Additionally, Justice Chua said that due to the differences in the way the Singapore and Indian Constitutions were made, the Singapore Parliament's power to amend the Constitution is not limited in the manner the Indian Parliament's is when amending the Indian Constitution. The Indian Constitution was framed by a constituent assembly, while Singapore's Constitution was put together by the Parliament out of three different documents, namely, the 1963 State Constitution, the RSIA, and provisions drawn from the Federal Constitution of Malaysia. Parliament had plenary power to enact the RSIA from the political fact of Singapore's independence and status as a sovereign nation on 9 August 1965.

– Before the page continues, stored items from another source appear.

[config.mk]
export PLATFORM = sky130hd
export DESIGN_NAME = deic_channel
export DESIGN_NICKNAME = d
export VERILOG_FILES = /design/src/common/deic_pkg.sv /design/src/common/deic_sel_if.sv /design/src/core/deic_edge_det.sv /design/src/core/deic_channel.sv
export VERILOG_INCLUDE_DIRS = /design/src /design/src/common
export SDC_FILE = /design/constraint.sdc
export NUM_CORES = 1
export LEC_CHECK = 0
export ABC_AREA = 1
export BUFFER_PORTS_ARGS = -buffer_cell sky130_fd_sc_hd__buf_2
export CAP_MARGIN = 20
export CELL_PAD_IN_SITES_DETAIL_PLACEMENT = 1
export CELL_PAD_IN_SITES_GLOBAL_PLACEMENT = 1
export CORE_ASPECT_RATIO = 1.75
export CORE_UTILIZATION = 26
export DETAILED_ROUTE_END_ITERATION = 12
export PLACE_DENSITY_LB_ADDON = 0.1
export SKIP_CTS_REPAIR_TIMING = 1
export SLEW_MARGIN = 20
export SYNTH_ARGS = -nofsm -noshare
export SYNTH_HDL_FRONTEND = slang
export SYNTH_SLANG_ARGS = --single-unit
[constraint.sdc]
create_clock -name ref_clk -period 3.14 [get_ports ref_clk]
set_input_delay 0.628 -clock ref_clk [delete_from_list [all_inputs] [get_ports ref_clk]]
set_output_delay 0.628 -clock ref_clk [all_outputs]
set_load 0.03 [all_outputs]
[src/common/deic_consts.svh]
// constants for the diagnostic edge interrupt channel
`ifndef DEIC_CONSTS_SVH
`define DEIC_CONSTS_SVH
`define DEIC_CTRL_OFFSET   32'h4000_0204
`define DEIC_STAT_OFFSET   32'h4000_0208
`define DEIC_CLR_OFFSET    32'h4000_020C
`define DEIC_IEN_OFFSET    32'h4000_0210
`define DEIC_FLAG_BIT      7
`define DEIC_EDGE_BIT      6
`define DEIC_LANE_HI       5
`define DEIC_LANE_LO       3
`define DEIC_WSEL_HI       2
`define DEIC_WSEL_LO       1
`define DEIC_MASK_BIT      0
`define DEIC_CTRL_RESET    7'h00
`define DEIC_RD_UNMAPPED   32'h0000_0000
`endif

[src/common/deic_pkg.sv]
// types for the diagnostic edge interrupt channel
package deic_pkg;
  typedef logic [31:0] deic_word_t;
  typedef logic [7:0]  deic_diag_t;
  typedef enum logic [1:0] {
    DEIC_SRC_LINK0  = 2'h0,
    DEIC_SRC_LINK1  = 2'h1,
    DEIC_SRC_RADIO0 = 2'h2,
    DEIC_SRC_RADIO1 = 2'h3
  } deic_src_t;
endpackage

[src/common/deic_sel_if.sv]
// selection signals between channel core and edge detector
`timescale 1ns/10ps
interface deic_sel_if;
  import deic_pkg::*;
  deic_src_t  source_word_sel;
  logic [2:0] bit_lane_sel;
  logic       edge_polarity_sel;
  logic       edge_hit;
  modport ctrl (output source_word_sel, output bit_lane_sel, output edge_polarity_sel,
                input edge_hit);
  modport det  (input source_word_sel, input bit_lane_sel, input edge_polarity_sel,
                output edge_hit);
endinterface

[src/core/deic_edge_det.sv]
// edge detector on one selected bit of four diagnostic words
`timescale 1ns/10ps
module deic_edge_det
  import deic_pkg::*;
(
  input  wire logic  ref_clk,
  input  wire logic  rst_n,
  input  wire deic_diag_t link_diag_word0,
  input  wire deic_diag_t link_diag_word1,
  input  wire deic_diag_t radio_diag_word0,
  input  wire deic_diag_t radio_diag_word1,
  deic_sel_if.det    sel
);
  deic_diag_t word_sel;
  logic       bit_now;
  logic       bit_q;
  logic       bit_d;

  // word mux then lane index
  always_comb begin
    unique case (sel.source_word_sel)
      DEIC_SRC_LINK0:  word_sel = link_diag_word0;
      DEIC_SRC_LINK1:  word_sel = link_diag_word1;
      DEIC_SRC_RADIO0: word_sel = radio_diag_word0;
      DEIC_SRC_RADIO1: word_sel = radio_diag_word1;
    endcase
    bit_now = word_sel[sel.bit_lane_sel];
    bit_d   = bit_now;
  end

  // previous value of the selected bit
  always_ff @(posedge ref_clk or negedge rst_n) begin
    if (!rst_n) begin
      bit_q <= 1'b0;
    end else begin
      bit_q <= bit_d;
    end
  end

  // rising for polarity 0, falling for polarity 1
  assign sel.edge_hit = sel.edge_polarity_sel ? (bit_q & ~bit_now)
                                              : (~bit_q & bit_now);
endmodule // deic_edge_det

[src/core/deic_channel.sv]
// diagnostic edge interrupt channel with register port
//
// The plain strobed port was decided locally.
`timescale 1ns/10ps
`include "deic_consts.svh"
module deic_channel
  import deic_pkg::*;
(
  input  wire logic       ref_clk,
  input  wire logic       rst_n,
  input  wire deic_word_t addr,
  input  wire deic_word_t wdata,
  input  wire logic       wr_stb,
  input  wire logic       rd_stb,
  output logic [31:0]     rdata,
  input  wire deic_diag_t link_diag_word0,
  input  wire deic_diag_t link_diag_word1,
  input  wire deic_diag_t radio_diag_word0,
  input  wire deic_diag_t radio_diag_word1,
  output logic            diag_irq_line
);
  deic_sel_if sel ();

  logic [6:0]  cfg_q,  cfg_d;   // polarity, lane, word, enable
  logic        flag_q, flag_d;
  logic        stat_q, stat_d;  // sticky interrupt status
  logic        ien_q,  ien_d;
  logic [31:0] rdata_q, rdata_d;
  logic        irq_q,  irq_d;
  logic [31:0] diag_all;        // all four words from the pins, word 0 lowest
  logic        lane_ref;        // selected bit taken straight from the pins

  // address match helper
  function automatic logic hit(input deic_word_t a, input deic_word_t off);
    return a == off;
  endfunction

  assign sel.source_word_sel   = deic_src_t'(cfg_q[`DEIC_WSEL_HI:`DEIC_WSEL_LO]);
  assign sel.bit_lane_sel      = cfg_q[`DEIC_LANE_HI:`DEIC_LANE_LO];
  assign sel.edge_polarity_sel = cfg_q[`DEIC_EDGE_BIT];

  deic_edge_det u_det (
    .ref_clk          (ref_clk),
    .rst_n            (rst_n),
    .link_diag_word0  (link_diag_word0),
    .link_diag_word1  (link_diag_word1),
    .radio_diag_word0 (radio_diag_word0),
    .radio_diag_word1 (radio_diag_word1),
    .sel              (sel)
  );

  // next state of registers, flags and read data
  always_comb begin
    cfg_d   = cfg_q;
    flag_d  = flag_q;
    stat_d  = stat_q;
    ien_d   = ien_q;
    rdata_d = `DEIC_RD_UNMAPPED;
    if (wr_stb && hit(addr, `DEIC_CTRL_OFFSET)) begin
      cfg_d = wdata[6:0]; // flag bit ignored on write
    end
    if (wr_stb && hit(addr, `DEIC_IEN_OFFSET)) begin
      ien_d = wdata[0];
    end
    if (wr_stb && hit(addr, `DEIC_CLR_OFFSET) && wdata[0]) begin
      stat_d = 1'b0;
    end
    if (rd_stb) begin
      if (hit(addr, `DEIC_CTRL_OFFSET)) begin
        rdata_d = {24'h00_0000, flag_q, cfg_q};
        flag_d  = 1'b0; // read clears
      end else if (hit(addr, `DEIC_STAT_OFFSET)) begin
        rdata_d = {31'h0000_0000, stat_q};
      end else if (hit(addr, `DEIC_IEN_OFFSET)) begin
        rdata_d = {31'h0000_0000, ien_q};
      end
    end
    if (sel.edge_hit) begin
      flag_d = 1'b1; // set beats the clearing read
    end
    // status latches each rise of the flag while enabled
    if (sel.edge_hit && !flag_q && cfg_q[`DEIC_MASK_BIT]) begin
      stat_d = 1'b1;
    end
    irq_d = stat_d & ien_d;
  end

  // registers
  always_ff @(posedge ref_clk or negedge rst_n) begin
    if (!rst_n) begin
      cfg_q   <= `DEIC_CTRL_RESET;
      flag_q  <= 1'b0;
      stat_q  <= 1'b0;
      ien_q   <= 1'b0;
      rdata_q <= 32'h0000_0000;
      irq_q   <= 1'b0;
    end else begin
      cfg_q   <= cfg_d;
      flag_q  <= flag_d;
      stat_q  <= stat_d;
      ien_q   <= ien_d;
      rdata_q <= rdata_d;
      irq_q   <= irq_d;
    end
  end

  assign rdata         = rdata_q;
  assign diag_irq_line = irq_q;

  // reference copy of the selected bit, built from the pins and not from the detector
  assign diag_all = {radio_diag_word1, radio_diag_word0, link_diag_word1, link_diag_word0};
  assign lane_ref = diag_all[{sel.source_word_sel, sel.bit_lane_sel}];

  // a detected edge always leaves the flag set
  chk_flag_sets_on_edge: assert property (@(posedge ref_clk) disable iff (!rst_n)
    sel.edge_hit |=> flag_q)
    else $error("edge did not set flag");

  // without an edge or a control read the flag keeps its value
  chk_flag_holds_idle: assert property (@(posedge ref_clk) disable iff (!rst_n)
    (!sel.edge_hit && !(rd_stb && addr == `DEIC_CTRL_OFFSET)) |=> flag_q == $past(flag_q))
    else $error("flag changed with no cause");

  // a control read with no new edge clears the flag
  chk_read_clears_flag: assert property (@(posedge ref_clk) disable iff (!rst_n)
    (rd_stb && addr == `DEIC_CTRL_OFFSET && !sel.edge_hit) |=> !flag_q)
    else $error("read did not clear flag");

  // writes never move the flag, not even a one written to its bit
  chk_write_keeps_flag: assert property (@(posedge ref_clk) disable iff (!rst_n)
    (wr_stb && !rd_stb && !sel.edge_hit) |=> flag_q == $past(flag_q))
    else $error("write changed flag");

  // an edge that meets a clearing read still leaves the flag set
  chk_edge_beats_read: assert property (@(posedge ref_clk) disable iff (!rst_n)
    (sel.edge_hit && rd_stb) |=> flag_q)
    else $error("edge lost on read");

  // rising polarity fires only from a low history
  chk_rise_edge_sel: assert property (@(posedge ref_clk) disable iff (!rst_n)
    (!sel.edge_polarity_sel && sel.edge_hit) |-> !u_det.bit_q)
    else $error("rising edge mismatch");

  // falling polarity fires only from a high history
  chk_fall_edge_sel: assert property (@(posedge ref_clk) disable iff (!rst_n)
    (sel.edge_polarity_sel && sel.edge_hit) |-> u_det.bit_q)
    else $error("falling edge mismatch");

  // a rising hit needs the pin bit high now
  chk_rise_needs_high: assert property (@(posedge ref_clk) disable iff (!rst_n)
    (!sel.edge_polarity_sel && sel.edge_hit) |-> lane_ref)
    else $error("rising hit with pin low");

  // a falling hit needs the pin bit low now
  chk_fall_needs_low: assert property (@(posedge ref_clk) disable iff (!rst_n)
    (sel.edge_polarity_sel && sel.edge_hit) |-> !lane_ref)
    else $error("falling hit with pin high");

  // with a steady selection, every change towards the chosen level is a hit
  chk_edge_from_change: assert property (@(posedge ref_clk) disable iff (!rst_n)
    ($past(rst_n) && $stable(cfg_q) && (lane_ref != $past(lane_ref))
     && (lane_ref != sel.edge_polarity_sel)) |-> sel.edge_hit)
    else $error("pin edge not detected");

  // the monitored bit is the lane of the chosen word at the pins
  chk_lane_index: assert property (@(posedge ref_clk) disable iff (!rst_n)
    u_det.bit_now == lane_ref)
    else $error("lane mismatch");

  // word code 00 picks link word 0
  chk_word_link0: assert property (@(posedge ref_clk) disable iff (!rst_n)
    (sel.source_word_sel == DEIC_SRC_LINK0) |-> u_det.word_sel == link_diag_word0)
    else $error("word select mismatch");

  // word code 01 picks link word 1
  chk_word_link1: assert property (@(posedge ref_clk) disable iff (!rst_n)
    (sel.source_word_sel == DEIC_SRC_LINK1) |-> u_det.word_sel == link_diag_word1)
    else $error("word select mismatch");

  // word code 10 picks radio word 0
  chk_word_radio0: assert property (@(posedge ref_clk) disable iff (!rst_n)
    (sel.source_word_sel == DEIC_SRC_RADIO0) |-> u_det.word_sel == radio_diag_word0)
    else $error("word select mismatch");

  // word code 11 picks radio word 1
  chk_word_radio1: assert property (@(posedge ref_clk) disable iff (!rst_n)
    (sel.source_word_sel == DEIC_SRC_RADIO1) |-> u_det.word_sel == radio_diag_word1)
    else $error("word select mismatch");

  // a rise of the flag while enabled raises the line
  chk_irq_on_rise: assert property (@(posedge ref_clk) disable iff (!rst_n)
    (sel.edge_hit && !flag_q && cfg_q[0] && ien_q) |-> ##[1:2] diag_irq_line)
    else $error("irq missing");

  // status stays clear while the channel is masked
  chk_no_irq_masked: assert property (@(posedge ref_clk) disable iff (!rst_n)
    (!stat_q && (!cfg_q[0] || !sel.edge_hit)) |=> !stat_q)
    else $error("status set while masked");

  // the line stays low while the interrupt enable is off
  chk_irq_needs_ien: assert property (@(posedge ref_clk) disable iff (!rst_n)
    (!ien_q && !wr_stb) |=> !diag_irq_line)
    else $error("irq with enable off");

  // the line stays low while no status is pending
  chk_irq_needs_stat: assert property (@(posedge ref_clk) disable iff (!rst_n)
    (!stat_q && !sel.edge_hit) |=> !diag_irq_line)
    else $error("irq with no status");

  // a clear write with no new edge drops the status
  chk_stat_clear_write: assert property (@(posedge ref_clk) disable iff (!rst_n)
    (wr_stb && addr == `DEIC_CLR_OFFSET && wdata[0] && !sel.edge_hit) |=> !stat_q)
    else $error("status not cleared");

  // read data stand only in the cycle after a read strobe
  chk_rdata_idle: assert property (@(posedge ref_clk) disable iff (!rst_n)
    !rd_stb |=> rdata == `DEIC_RD_UNMAPPED)
    else $error("read data outside read cycle");

  // main scenarios: any edge, interrupt rise, edge racing a read, masked and falling edges
  cov_edge_seen: cover property (@(posedge ref_clk) disable iff (!rst_n) sel.edge_hit);
  cov_irq_up: cover property (@(posedge ref_clk) disable iff (!rst_n) $rose(diag_irq_line));
  cov_read_edge: cover property (@(posedge ref_clk) disable iff (!rst_n)
    sel.edge_hit && rd_stb && addr == `DEIC_CTRL_OFFSET);
  cov_masked_edge: cover property (@(posedge ref_clk) disable iff (!rst_n)
    sel.edge_hit && !cfg_q[`DEIC_MASK_BIT]);
  cov_fall_edge: cover property (@(posedge ref_clk) disable iff (!rst_n)
    sel.edge_hit && sel.edge_polarity_sel);
endmodule // deic_channel

==> results.cfg <==
[routing]
vias = 1615
via_per_inst = 4.23
wl_per_cell_um = 11.6
firstDrtPassIters = 4
detail-route-antenna-nets = 0
drt-total-wl_um = 4430
drt_iter0_markers = 35
drcViolationCount = 0

[yosys]
synth_edf_count = 0
post_synth_num_cell_types = 29
avgSynthCellArea_um2 = 7.12
synth_area_um2 = 1570
seq_area_frac_synth_pct = 31.9
synth-seq-cells = 20
ys_async_sr_fraction_pct = 100
yosys_warnings = 0
synth_top_flop_cell = dfrtp_1
syn_inst = 220

[clock_tree]
clkLatencyLatePin_ns = 0.26
cts_buffer_depth = 2
cts.sinks = 20
cts_tree = built
cts-root-buf = clkbuf_8
cts_buffers = 3
path_clk_slew_ns = 0.08
h-tree-depth = 1

[sta]
rsz0062_at_grt = no
post-route-period-util_pct = 62.1
fin_crit_ns = 1.95
setup_viol_count_final = 0
finalSetupTns_ns = 0
fmax_mhz = 513
slew_viol_final = 0
hold_viol_final = 0
fin_skew_ns = 0.00507

[grt]
grt_pass1_wl_um = 7000
grt_pass1_vias = 1655
grt-ovfl-total = 0
grt_max_degree = 21
antenna_found_initial = 0
grt.total_usage_pct = 14.7

[power]
leakagePower_nw = 1.16
ir_worst_vdd_mv = 0.137
power.density_nw_per_um2 = 312

[floorplanning]
die_w_um = 60.7
ios = 133
core_area_um2 = 5830
start_util_pct = 26.9
num_rows = 37
die_area_um2 = 6350
die_y_um = 105

[cells_and_area]
final_common_cell = buf_2
area_delta_synth_final_pct = 29.9
multi_input_area_um2 = 812
final-seq-area_um2 = 500
final_cells = 382
drive_above_1_share_pct = 36.8
final_cell_mix = buf_2 (83), nand2_1 (45), inv_1 (33), conb_1 (24), nand3_1 (21)
nets = 405
diodes = 0
fillers = 805

[flow_run]
maxCapViolations = 0

[placement]
post-place-cells = 378
numPortBuffers = 83
dp_hpwl_um = 3890
gp_congestion = 0.741

[setup_path]
crit_arrival_ns = 2.10
path_max_fanout = 8
critPathRequiredTime_ns = 3.29
setup.worst_path.class = primary input to register
end_kind = register
critPathLaunchType = primary input

[status]
outcome = completed

[hold_path]
worstHoldPathType = primary input to asynchronous set/reset pin
## metal layers
metal,wire length (µm),track usage [%],vias to the layer above
met2,2560,30.1,67
li1,-,-,819
met5,0,0,-
met3,256,1.86,6
met4,84,5.19,0
met1,1520,13.3,723
## flip-flops by register name (all words and copies together), names as in the netlist
name	flops
flag_q	1
stat_q	1
u_det.bit_q	1
ien_q	1
rdata	8
diag_irq_line	1
cfg_q	7
## power breakdown
| part | internal, W | total [W] | leakage [nW] | switching (W) |
|---|---|---|---|---|
| sequential | 0.000258 | 0.000258 | 0.235 | 0.000000260 |
| clock | 0.000170 | 0.000254 | 0.0357 | 0.0000843 |
| combinational | 0.0000429 | 0.000121 | 0.892 | 0.0000783 |
## kinds of logic after synthesis
family,Yosys count,share of synthesized area (%)
buf+inv,62,21.7
other cells,1,0.239
compound gates,28,11.2
simple gates,109,34.9
flops,20,31.9
## critical path, stage by stage
cell and delay [ns]:
buf_2 0.10, nor2_1 0.13, nand3_1 0.10, nor3_2 0.12
nand4_1 0.17, nor2_2 0.23, nand3_1 0.33, a22o_1 0.30
## synthesized netlist by cell type, types with 3 or more instances
library cell / n / area [µm²]
o21ai_2: 6 / 52.6
nor3_1: 4 / 20.0
dfrtp_1: 20 / 500
nor2_1: 14 / 52.6
inv_1: 33 / 124
nand3_2: 4 / 40.0
nand4_1: 5 / 31.3
nand3_1: 21 / 105
o21ai_0: 7 / 35.0
nor2_2: 3 / 18.8
nand2_1: 45 / 169
nand2_2: 3 / 18.8
a21oi_1: 9 / 45.0
buf_4: 24 / 180
## area by class of cell
cell class | instances | area share (%)
clock buffer | 3 | 2.03
clock inverter | 1 | 1.48
inverter | 36 | 6.77
multi-input combinational | 161 | 39.9
sequential | 20 | 24.6
tap | 78 | 4.80
timing repair buffer | 83 | 20.4
## worst paths after layout
kind / startpoint / endpoint / slack (ns) / cells after the start
setup / recovery: addr[16] / flag_q$_DFFE_PN0P_ / 1.19 / 8
hold / removal: rst_n / ien_q$_DFF_PN0_ / 0.32 / 1
setup reg to reg: cfg_q[2]$_DFFE_PN0P_ / diag_irq_line$_DFF_PN0_ / 1.36 / 10
hold reg to reg: stat_q$_DFF_PN0_ / stat_q$_DFF_PN0_ / 0.54 / 2
max in group asynchronous: rst_n / rdata[3]$_DFF_PN0_ / 2.51 / 1
min in group ref_clk: stat_q$_DFF_PN0_ / stat_q$_DFF_PN0_ / 0.54 / 2
## stage by stage
| stage | power [W] | hold slack (ns) | setup slack (ns) | cell area, µm² | utilization [%] |
|---|---|---|---|---|---|
| 2_1_floorplan | 0.000348 | 0.332 | 1.36 | 1650 | - |
| 3_3_place_gp | 0.000385 | 0.527 | 0.903 | 1960 | 33.7 |
| 3_5_place_dp | 0.000386 | 0.533 | 0.858 | 1960 | 33.7 |
| 4_1_cts | 0.000644 | 0.325 | 1.14 | 2030 | 34.9 |
| 5_1_grt | 0.000662 | 0.348 | 1.03 | 2030 | 34.9 |
| 6_report | 0.000634 | 0.316 | 1.19 | 2030 | 34.9 |
No activity file was read; power rests on OpenSTA's default activity.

Penna has observed that the basic features doctrine appears to be irrelevant in Singapore as the word amendment is defined to include "addition and repeal" in Article 5(3) of the Constitution. "Amendment" connotes a change to the existing law that does not amount to doing away with such a law entirely. On the other hand, "repeal" implies the abrogation of the entire law by a different statutory provision that subsequently comes into force. If Parliament is entitled to repeal provisions of the Constitution, this means there is no constitutional hindrance to substituting the current Constitution for a completely different and new one. Thus, this suggests there is no place for the basic features doctrine in constitutional amendments. Similarly, Article 368(1) of the Indian Constitution, which was brought in by the Twenty-fourth Amendment, defines amendment as "addition, variation and repeal". In Kesavananda the Supreme Court had acknowledged the validity of the Twenty-fourth Amendment, yet Chief Justice Sikri seemed not to have considered the meaning of repeal when enunciating the basic features doctrine. Instead, he had merely focused on the fact that an "amendment" to the Constitution means any addition or change to it.

The High Court's decision in Teo Soh Lung remains the authority on whether the basic features doctrine applies in Singapore law, because when the decision was appealed the Court of Appeal held it was unnecessary for it to decide whether the power of Parliament to amend the Constitution can ever be limited. It left the issue open for decision in a future case.

===Significant amendments===
Since 9 August 1965 when the Constitution came into force, various amendments have been made to it. Some of the significant ones are listed below.

- 1965. The Constitution was made amenable by a simple majority of all the elected MPs in Parliament.
- 1970. To safeguard the rights of racial and religious minorities in Singapore, the Presidential Council was established. Renamed the Presidential Council for Minority Rights in 1973, its main function is to scrutinise most of the bills passed by Parliament to ensure that they do not discriminate against any racial or religious community.
- 1979. The proportion of elected MPs required to amend the Constitution was returned to at least a two-thirds supermajority during the Second and Third Readings of a constitutional amendment bill.
- 1984. Non-constituency Members of Parliament (NCMPs) were introduced.
- 1988. Group Representation Constituencies (GRCs) were introduced. These are electoral divisions or constituencies in Singapore, the MPs of which are voted into Parliament as a group. At least one member of each GRC must be a member of a minority community.
- 1990. Nominated Members of Parliament (NMPs) were introduced to bring non-partisan voices into Parliament.
- 1991. The Constitution was amended to provide for a popularly and directly elected president.
- 1994. The Constitution of the Republic of Singapore Tribunal was established to provide a mechanism for the President, acting on Cabinet's advice, to refer to the Tribunal for its opinion any question as to the effect of any provision of the Constitution which has arisen or appears to likely to arise.
- 2016. The concept of reserved elections for a community that has not held the office of President for 5 or more consecutive terms was added.
- 2022. Ensures that Parliament has the right to define marriage and protect it from court challenges, the definition that a marriage is between a man and a woman.
- 2023. Creation of a framework allowing the president and the cabinet to hold international appointments in their private capacities, if it is in line with national interests.